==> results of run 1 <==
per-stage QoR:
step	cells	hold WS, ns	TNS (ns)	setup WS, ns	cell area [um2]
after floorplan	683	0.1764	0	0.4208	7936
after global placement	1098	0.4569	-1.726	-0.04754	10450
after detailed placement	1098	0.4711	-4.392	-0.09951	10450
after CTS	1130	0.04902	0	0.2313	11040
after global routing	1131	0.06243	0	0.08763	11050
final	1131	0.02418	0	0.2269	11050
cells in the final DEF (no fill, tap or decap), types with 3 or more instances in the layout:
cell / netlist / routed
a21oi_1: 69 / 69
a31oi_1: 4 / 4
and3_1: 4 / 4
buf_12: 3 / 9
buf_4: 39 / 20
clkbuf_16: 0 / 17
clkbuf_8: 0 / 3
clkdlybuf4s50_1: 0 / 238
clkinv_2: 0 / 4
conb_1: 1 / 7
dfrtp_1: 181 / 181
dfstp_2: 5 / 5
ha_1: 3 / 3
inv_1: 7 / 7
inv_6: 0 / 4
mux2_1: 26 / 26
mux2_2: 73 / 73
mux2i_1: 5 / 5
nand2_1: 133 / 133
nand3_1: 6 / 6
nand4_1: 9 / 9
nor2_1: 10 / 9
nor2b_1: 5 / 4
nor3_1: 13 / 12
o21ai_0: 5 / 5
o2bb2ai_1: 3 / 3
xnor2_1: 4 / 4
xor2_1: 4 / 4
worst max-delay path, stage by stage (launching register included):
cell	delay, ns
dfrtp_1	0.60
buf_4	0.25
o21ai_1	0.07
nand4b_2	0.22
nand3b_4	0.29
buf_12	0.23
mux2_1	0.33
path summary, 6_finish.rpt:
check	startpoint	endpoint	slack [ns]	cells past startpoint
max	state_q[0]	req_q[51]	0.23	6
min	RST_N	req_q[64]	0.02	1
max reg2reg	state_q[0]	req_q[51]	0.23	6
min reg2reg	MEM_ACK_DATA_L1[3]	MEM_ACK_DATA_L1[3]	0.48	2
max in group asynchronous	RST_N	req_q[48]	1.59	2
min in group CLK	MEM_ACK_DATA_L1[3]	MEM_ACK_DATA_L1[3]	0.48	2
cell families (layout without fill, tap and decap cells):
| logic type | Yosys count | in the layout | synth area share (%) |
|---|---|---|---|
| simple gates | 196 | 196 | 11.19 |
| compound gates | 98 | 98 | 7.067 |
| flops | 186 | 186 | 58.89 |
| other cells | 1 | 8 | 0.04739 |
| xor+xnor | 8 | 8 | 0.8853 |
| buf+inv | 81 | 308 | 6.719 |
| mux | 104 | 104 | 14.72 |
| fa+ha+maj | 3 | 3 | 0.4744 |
**config.mk**
```make
export PLATFORM = sky130hd
export DESIGN_NAME = pipeline_ctrl
export DESIGN_NICKNAME = d
export VERILOG_FILES = /design/src/rtl/pipe_ctrl_pkg.sv /design/src/rtl/load_use_detect.sv /design/src/rtl/pipeline_ctrl.sv
export SDC_FILE = /design/constraint.sdc
export NUM_CORES = 1
export LEC_CHECK = 0
export ABC_CLOCK_PERIOD_IN_PS = 1590
export BUFFER_PORTS_ARGS = -buffer_cell sky130_fd_sc_hd__buf_2
export CAP_MARGIN = 15
export CORE_AREA = 2 2 39 41
export CTS_CLUSTER_DIAMETER = 50
export DETAILED_ROUTE_END_ITERATION = 10
export DIE_AREA = 0 0 41 43
export GPL_ROUTABILITY_DRIVEN = 0
export PLACE_DENSITY = 0.58
export SETUP_SLACK_MARGIN = 0.3
export SYNTH_ARGS = -nofsm -noshare
export SYNTH_HDL_FRONTEND = slang
export SYNTH_SLANG_ARGS = --single-unit
```
**constraint.sdc**
```tcl
create_clock -name clk -period 1.59 [get_ports clk]
set_input_delay 0.2385 -clock clk [delete_from_list [all_inputs] [get_ports clk]]
set_output_delay 0.2385 -clock clk [all_outputs]
set_load 0.05 [all_outputs]
```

====

_What this task involves:_ Write out the entries above once more, without altering anything.

_Solved problem:_
==> results of run 1 <==
per-stage QoR:
step	cells	hold WS, ns	TNS (ns)	setup WS, ns	cell area [um2]
after floorplan	683	0.1764	0	0.4208	7936
after global placement	1098	0.4569	-1.726	-0.04754	10450
after detailed placement	1098	0.4711	-4.392	-0.09951	10450
after CTS	1130	0.04902	0	0.2313	11040
after global routing	1131	0.06243	0	0.08763	11050
final	1131	0.02418	0	0.2269	11050
cells in the final DEF (no fill, tap or decap), types with 3 or more instances in the layout:
cell / netlist / routed
a21oi_1: 69 / 69
a31oi_1: 4 / 4
and3_1: 4 / 4
buf_12: 3 / 9
buf_4: 39 / 20
clkbuf_16: 0 / 17
clkbuf_8: 0 / 3
clkdlybuf4s50_1: 0 / 238
clkinv_2: 0 / 4
conb_1: 1 / 7
dfrtp_1: 181 / 181
dfstp_2: 5 / 5
ha_1: 3 / 3
inv_1: 7 / 7
inv_6: 0 / 4
mux2_1: 26 / 26
mux2_2: 73 / 73
mux2i_1: 5 / 5
nand2_1: 133 / 133
nand3_1: 6 / 6
nand4_1: 9 / 9
nor2_1: 10 / 9
nor2b_1: 5 / 4
nor3_1: 13 / 12
o21ai_0: 5 / 5
o2bb2ai_1: 3 / 3
xnor2_1: 4 / 4
xor2_1: 4 / 4
worst max-delay path, stage by stage (launching register included):
cell	delay, ns
dfrtp_1	0.60
buf_4	0.25
o21ai_1	0.07
nand4b_2	0.22
nand3b_4	0.29
buf_12	0.23
mux2_1	0.33
path summary, 6_finish.rpt:
check	startpoint	endpoint	slack [ns]	cells past startpoint
max	state_q[0]	req_q[51]	0.23	6
min	RST_N	req_q[64]	0.02	1
max reg2reg	state_q[0]	req_q[51]	0.23	6
min reg2reg	MEM_ACK_DATA_L1[3]	MEM_ACK_DATA_L1[3]	0.48	2
max in group asynchronous	RST_N	req_q[48]	1.59	2
min in group CLK	MEM_ACK_DATA_L1[3]	MEM_ACK_DATA_L1[3]	0.48	2
cell families (layout without fill, tap and decap cells):
| logic type | Yosys count | in the layout | synth area share (%) |
|---|---|---|---|
| simple gates | 196 | 196 | 11.19 |
| compound gates | 98 | 98 | 7.067 |
| flops | 186 | 186 | 58.89 |
| other cells | 1 | 8 | 0.04739 |
| xor+xnor | 8 | 8 | 0.8853 |
| buf+inv | 81 | 308 | 6.719 |
| mux | 104 | 104 | 14.72 |
| fa+ha+maj | 3 | 3 | 0.4744 |
**config.mk**
```make
export PLATFORM = sky130hd
export DESIGN_NAME = pipeline_ctrl
export DESIGN_NICKNAME = d
export VERILOG_FILES = /design/src/rtl/pipe_ctrl_pkg.sv /design/src/rtl/load_use_detect.sv /design/src/rtl/pipeline_ctrl.sv
export SDC_FILE = /design/constraint.sdc
export NUM_CORES = 1
export LEC_CHECK = 0
export ABC_CLOCK_PERIOD_IN_PS = 1590
export BUFFER_PORTS_ARGS = -buffer_cell sky130_fd_sc_hd__buf_2
export CAP_MARGIN = 15
export CORE_AREA = 2 2 39 41
export CTS_CLUSTER_DIAMETER = 50
export DETAILED_ROUTE_END_ITERATION = 10
export DIE_AREA = 0 0 41 43
export GPL_ROUTABILITY_DRIVEN = 0
export PLACE_DENSITY = 0.58
export SETUP_SLACK_MARGIN = 0.3
export SYNTH_ARGS = -nofsm -noshare
export SYNTH_HDL_FRONTEND = slang
export SYNTH_SLANG_ARGS = --single-unit
```
**constraint.sdc**
```tcl
create_clock -name clk -period 1.59 [get_ports clk]
set_input_delay 0.2385 -clock clk [delete_from_list [all_inputs] [get_ports clk]]
set_output_delay 0.2385 -clock clk [all_outputs]
set_load 0.05 [all_outputs]
```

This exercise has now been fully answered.